Information provided below:

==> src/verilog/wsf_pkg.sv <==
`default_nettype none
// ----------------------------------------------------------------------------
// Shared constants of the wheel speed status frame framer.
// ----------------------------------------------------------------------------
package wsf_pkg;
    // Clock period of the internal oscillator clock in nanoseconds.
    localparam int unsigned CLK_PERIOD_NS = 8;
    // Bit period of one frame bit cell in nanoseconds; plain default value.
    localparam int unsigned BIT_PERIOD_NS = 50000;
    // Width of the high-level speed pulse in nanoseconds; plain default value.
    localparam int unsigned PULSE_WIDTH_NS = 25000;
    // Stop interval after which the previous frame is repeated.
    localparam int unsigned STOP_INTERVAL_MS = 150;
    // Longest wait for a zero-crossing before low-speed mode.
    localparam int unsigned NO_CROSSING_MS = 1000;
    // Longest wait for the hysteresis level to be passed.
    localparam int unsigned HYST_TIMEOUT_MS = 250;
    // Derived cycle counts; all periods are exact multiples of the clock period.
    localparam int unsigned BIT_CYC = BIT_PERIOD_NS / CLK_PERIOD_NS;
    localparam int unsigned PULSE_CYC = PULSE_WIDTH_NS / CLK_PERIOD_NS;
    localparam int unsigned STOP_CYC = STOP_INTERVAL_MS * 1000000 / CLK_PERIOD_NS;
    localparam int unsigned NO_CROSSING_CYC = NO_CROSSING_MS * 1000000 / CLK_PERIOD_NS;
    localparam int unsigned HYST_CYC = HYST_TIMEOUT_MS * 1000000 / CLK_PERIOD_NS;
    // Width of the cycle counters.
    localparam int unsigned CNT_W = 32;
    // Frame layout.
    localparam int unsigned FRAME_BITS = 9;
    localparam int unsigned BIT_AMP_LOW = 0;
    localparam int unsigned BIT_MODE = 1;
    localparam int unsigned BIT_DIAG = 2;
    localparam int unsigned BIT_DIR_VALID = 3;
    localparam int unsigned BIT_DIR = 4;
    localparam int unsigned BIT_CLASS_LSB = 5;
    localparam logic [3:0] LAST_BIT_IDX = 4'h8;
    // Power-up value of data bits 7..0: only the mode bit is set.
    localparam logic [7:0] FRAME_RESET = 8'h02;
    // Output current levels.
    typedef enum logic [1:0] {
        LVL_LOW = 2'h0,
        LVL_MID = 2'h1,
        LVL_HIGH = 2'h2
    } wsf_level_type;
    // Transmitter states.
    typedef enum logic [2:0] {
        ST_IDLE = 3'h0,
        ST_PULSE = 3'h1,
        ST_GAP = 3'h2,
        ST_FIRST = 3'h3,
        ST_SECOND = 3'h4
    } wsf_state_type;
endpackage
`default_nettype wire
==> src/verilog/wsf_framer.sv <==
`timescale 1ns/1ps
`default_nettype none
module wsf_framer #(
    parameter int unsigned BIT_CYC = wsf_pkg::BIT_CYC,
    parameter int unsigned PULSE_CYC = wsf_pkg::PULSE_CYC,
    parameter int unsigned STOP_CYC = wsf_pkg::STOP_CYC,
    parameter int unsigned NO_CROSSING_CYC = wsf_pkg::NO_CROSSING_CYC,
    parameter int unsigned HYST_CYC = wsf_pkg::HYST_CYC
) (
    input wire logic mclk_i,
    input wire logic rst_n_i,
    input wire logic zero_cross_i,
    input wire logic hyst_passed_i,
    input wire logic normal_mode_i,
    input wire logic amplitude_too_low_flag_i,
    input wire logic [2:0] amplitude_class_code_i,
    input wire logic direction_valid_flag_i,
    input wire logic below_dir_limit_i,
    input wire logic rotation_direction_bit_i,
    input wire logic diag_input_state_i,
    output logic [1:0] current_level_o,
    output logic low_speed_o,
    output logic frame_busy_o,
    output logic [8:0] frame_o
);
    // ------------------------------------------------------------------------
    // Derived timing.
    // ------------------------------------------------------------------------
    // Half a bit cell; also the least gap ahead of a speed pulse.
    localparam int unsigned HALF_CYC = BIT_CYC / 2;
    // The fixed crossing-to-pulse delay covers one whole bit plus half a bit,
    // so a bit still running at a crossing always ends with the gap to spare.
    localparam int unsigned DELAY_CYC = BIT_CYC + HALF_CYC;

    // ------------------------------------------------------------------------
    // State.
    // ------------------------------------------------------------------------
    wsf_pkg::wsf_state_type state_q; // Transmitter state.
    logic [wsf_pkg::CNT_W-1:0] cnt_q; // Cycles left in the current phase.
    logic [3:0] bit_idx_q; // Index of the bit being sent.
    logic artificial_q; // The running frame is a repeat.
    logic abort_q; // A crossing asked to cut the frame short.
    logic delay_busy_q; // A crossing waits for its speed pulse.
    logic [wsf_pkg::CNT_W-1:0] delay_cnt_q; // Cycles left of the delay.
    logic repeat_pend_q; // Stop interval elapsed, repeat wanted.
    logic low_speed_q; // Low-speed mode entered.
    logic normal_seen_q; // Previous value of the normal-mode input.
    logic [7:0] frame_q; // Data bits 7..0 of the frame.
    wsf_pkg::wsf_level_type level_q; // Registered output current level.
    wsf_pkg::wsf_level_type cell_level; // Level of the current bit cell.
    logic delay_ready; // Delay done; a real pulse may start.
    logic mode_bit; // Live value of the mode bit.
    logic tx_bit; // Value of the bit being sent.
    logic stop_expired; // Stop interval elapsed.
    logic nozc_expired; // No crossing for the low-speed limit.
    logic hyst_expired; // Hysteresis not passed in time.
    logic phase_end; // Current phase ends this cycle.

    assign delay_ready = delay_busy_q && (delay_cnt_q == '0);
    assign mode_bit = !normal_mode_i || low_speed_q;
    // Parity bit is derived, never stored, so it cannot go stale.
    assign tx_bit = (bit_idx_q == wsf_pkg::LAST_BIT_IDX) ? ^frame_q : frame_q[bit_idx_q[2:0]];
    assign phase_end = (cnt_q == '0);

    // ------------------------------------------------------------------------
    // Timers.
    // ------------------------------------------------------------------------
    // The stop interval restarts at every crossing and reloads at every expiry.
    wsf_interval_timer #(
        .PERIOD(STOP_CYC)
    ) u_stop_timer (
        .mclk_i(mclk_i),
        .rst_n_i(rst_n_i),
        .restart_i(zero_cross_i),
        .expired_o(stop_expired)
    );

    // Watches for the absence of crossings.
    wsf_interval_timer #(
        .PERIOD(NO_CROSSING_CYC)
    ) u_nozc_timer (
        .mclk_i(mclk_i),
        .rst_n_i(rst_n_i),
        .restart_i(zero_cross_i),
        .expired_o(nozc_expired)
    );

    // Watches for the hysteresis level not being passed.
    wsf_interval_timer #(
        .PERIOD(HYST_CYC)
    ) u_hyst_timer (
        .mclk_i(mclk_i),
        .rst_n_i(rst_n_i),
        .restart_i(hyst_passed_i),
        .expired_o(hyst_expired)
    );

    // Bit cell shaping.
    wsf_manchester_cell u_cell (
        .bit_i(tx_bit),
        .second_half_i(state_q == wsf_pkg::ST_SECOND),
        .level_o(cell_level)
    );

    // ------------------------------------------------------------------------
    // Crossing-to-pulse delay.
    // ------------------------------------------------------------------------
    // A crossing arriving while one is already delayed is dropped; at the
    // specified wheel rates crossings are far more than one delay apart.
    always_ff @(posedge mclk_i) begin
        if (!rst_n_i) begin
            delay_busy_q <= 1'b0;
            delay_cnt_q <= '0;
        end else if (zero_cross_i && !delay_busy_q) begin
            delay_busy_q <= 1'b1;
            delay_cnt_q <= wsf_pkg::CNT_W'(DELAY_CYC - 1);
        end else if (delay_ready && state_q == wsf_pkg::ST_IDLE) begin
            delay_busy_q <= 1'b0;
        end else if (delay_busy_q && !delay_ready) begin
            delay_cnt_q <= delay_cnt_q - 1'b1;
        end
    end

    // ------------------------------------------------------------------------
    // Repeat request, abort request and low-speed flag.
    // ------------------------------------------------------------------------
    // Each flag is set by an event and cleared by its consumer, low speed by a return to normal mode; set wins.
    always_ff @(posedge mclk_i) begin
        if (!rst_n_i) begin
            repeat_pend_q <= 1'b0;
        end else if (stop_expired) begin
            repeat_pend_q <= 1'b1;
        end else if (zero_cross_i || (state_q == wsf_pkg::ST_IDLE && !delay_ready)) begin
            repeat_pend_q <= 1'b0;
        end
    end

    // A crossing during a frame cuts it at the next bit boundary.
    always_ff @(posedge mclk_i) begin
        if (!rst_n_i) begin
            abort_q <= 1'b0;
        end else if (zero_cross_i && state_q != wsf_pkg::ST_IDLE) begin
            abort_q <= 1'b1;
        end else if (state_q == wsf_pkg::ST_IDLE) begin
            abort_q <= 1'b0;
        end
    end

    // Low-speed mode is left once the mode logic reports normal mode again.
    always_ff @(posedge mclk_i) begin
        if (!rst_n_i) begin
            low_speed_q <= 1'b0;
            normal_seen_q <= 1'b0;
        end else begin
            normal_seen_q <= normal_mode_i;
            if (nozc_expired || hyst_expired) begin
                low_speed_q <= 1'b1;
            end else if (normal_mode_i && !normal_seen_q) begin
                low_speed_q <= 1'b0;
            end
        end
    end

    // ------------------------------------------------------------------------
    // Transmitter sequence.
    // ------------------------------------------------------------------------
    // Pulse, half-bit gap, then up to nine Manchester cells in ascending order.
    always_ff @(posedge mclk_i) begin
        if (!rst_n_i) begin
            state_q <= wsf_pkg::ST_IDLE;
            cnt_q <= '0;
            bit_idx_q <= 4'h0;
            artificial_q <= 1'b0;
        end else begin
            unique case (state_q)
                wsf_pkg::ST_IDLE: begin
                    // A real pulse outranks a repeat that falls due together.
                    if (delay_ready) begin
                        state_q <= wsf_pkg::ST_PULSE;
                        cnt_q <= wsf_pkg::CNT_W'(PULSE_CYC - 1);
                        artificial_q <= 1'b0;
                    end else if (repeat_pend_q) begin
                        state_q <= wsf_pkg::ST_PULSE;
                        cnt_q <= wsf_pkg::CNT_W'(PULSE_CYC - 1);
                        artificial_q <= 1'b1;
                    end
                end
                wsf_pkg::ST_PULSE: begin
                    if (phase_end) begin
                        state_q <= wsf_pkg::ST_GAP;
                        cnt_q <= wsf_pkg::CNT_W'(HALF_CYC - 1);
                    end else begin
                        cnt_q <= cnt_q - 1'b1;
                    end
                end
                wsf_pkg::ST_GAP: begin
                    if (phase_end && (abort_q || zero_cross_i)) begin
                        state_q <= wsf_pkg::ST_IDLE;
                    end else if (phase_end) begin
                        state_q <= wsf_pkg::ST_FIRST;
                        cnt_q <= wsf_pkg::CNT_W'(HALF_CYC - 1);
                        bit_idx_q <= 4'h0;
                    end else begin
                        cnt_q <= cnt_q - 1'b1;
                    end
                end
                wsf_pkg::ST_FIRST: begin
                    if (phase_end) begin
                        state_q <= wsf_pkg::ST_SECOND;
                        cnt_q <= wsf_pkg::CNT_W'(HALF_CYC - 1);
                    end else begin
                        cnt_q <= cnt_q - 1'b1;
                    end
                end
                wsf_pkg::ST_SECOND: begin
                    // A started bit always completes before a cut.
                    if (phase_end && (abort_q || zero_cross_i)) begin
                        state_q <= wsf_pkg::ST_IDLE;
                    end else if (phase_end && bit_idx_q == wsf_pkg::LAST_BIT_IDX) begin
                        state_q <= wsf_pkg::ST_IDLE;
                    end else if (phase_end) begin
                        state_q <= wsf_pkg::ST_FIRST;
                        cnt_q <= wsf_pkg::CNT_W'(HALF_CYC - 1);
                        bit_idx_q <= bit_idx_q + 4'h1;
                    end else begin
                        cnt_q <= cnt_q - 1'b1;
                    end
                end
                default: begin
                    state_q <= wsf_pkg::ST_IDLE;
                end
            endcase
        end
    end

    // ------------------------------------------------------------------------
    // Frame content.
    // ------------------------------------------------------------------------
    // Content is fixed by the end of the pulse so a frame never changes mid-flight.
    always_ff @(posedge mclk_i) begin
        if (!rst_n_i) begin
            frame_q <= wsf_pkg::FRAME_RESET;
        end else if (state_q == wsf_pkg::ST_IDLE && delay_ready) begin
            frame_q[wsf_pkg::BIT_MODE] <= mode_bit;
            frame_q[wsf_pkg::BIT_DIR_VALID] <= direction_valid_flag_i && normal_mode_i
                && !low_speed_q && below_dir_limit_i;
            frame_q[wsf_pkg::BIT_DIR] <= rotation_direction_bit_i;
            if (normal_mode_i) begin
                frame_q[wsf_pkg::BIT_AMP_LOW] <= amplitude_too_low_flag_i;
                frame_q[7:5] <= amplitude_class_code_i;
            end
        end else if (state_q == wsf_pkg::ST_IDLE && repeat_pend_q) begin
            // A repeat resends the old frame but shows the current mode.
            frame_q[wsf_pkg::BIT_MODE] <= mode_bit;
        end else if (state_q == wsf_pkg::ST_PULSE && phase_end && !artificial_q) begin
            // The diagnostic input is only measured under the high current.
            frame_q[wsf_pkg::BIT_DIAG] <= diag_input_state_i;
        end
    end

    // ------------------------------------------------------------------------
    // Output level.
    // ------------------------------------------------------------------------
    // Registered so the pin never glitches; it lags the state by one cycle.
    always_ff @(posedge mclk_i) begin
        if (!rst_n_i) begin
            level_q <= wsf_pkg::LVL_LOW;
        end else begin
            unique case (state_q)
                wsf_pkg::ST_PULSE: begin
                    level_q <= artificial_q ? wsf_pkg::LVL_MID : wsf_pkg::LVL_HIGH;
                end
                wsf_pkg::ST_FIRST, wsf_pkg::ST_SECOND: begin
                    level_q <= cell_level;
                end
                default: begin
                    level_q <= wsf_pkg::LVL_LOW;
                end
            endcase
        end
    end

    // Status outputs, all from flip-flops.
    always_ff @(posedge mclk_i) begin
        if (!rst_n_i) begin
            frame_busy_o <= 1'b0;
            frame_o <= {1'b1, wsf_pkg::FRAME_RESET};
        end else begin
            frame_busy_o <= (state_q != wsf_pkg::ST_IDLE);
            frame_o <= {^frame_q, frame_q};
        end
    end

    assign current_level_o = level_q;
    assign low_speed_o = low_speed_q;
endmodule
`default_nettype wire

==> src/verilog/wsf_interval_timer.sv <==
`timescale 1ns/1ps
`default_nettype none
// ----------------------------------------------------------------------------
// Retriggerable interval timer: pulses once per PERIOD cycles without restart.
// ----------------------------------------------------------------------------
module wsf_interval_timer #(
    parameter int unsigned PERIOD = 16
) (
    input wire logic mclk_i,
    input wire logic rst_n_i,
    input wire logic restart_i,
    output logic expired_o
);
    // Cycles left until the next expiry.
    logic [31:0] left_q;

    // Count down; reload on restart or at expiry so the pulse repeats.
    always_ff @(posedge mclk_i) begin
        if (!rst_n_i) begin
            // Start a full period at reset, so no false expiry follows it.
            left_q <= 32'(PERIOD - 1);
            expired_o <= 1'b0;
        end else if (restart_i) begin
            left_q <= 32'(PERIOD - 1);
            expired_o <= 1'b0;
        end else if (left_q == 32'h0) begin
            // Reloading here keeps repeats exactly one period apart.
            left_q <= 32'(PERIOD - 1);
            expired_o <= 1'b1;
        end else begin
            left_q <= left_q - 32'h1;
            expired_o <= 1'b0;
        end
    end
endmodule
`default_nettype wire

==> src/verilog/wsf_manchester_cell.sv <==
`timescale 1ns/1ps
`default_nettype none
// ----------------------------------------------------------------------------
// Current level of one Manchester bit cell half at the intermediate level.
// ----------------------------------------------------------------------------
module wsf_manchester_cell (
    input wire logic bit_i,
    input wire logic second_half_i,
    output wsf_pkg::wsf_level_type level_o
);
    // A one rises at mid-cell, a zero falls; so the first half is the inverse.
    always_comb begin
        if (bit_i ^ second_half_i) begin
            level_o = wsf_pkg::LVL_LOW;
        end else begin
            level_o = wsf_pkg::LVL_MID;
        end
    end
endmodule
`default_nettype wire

End of Information provided.

● Prompt
Word for word, set down the lines from the beginning of the records through the line that holds "localparam int unsigned PULSE_WIDTH_NS". Leave out the rest.

● Solution below
==> src/verilog/wsf_pkg.sv <==
`default_nettype none
// ----------------------------------------------------------------------------
// Shared constants of the wheel speed status frame framer.
// ----------------------------------------------------------------------------
package wsf_pkg;
    // Clock period of the internal oscillator clock in nanoseconds.
    localparam int unsigned CLK_PERIOD_NS = 8;
    // Bit period of one frame bit cell in nanoseconds; plain default value.
    localparam int unsigned BIT_PERIOD_NS = 50000;
    // Width of the high-level speed pulse in nanoseconds; plain default value.
    localparam int unsigned PULSE_WIDTH_NS = 25000;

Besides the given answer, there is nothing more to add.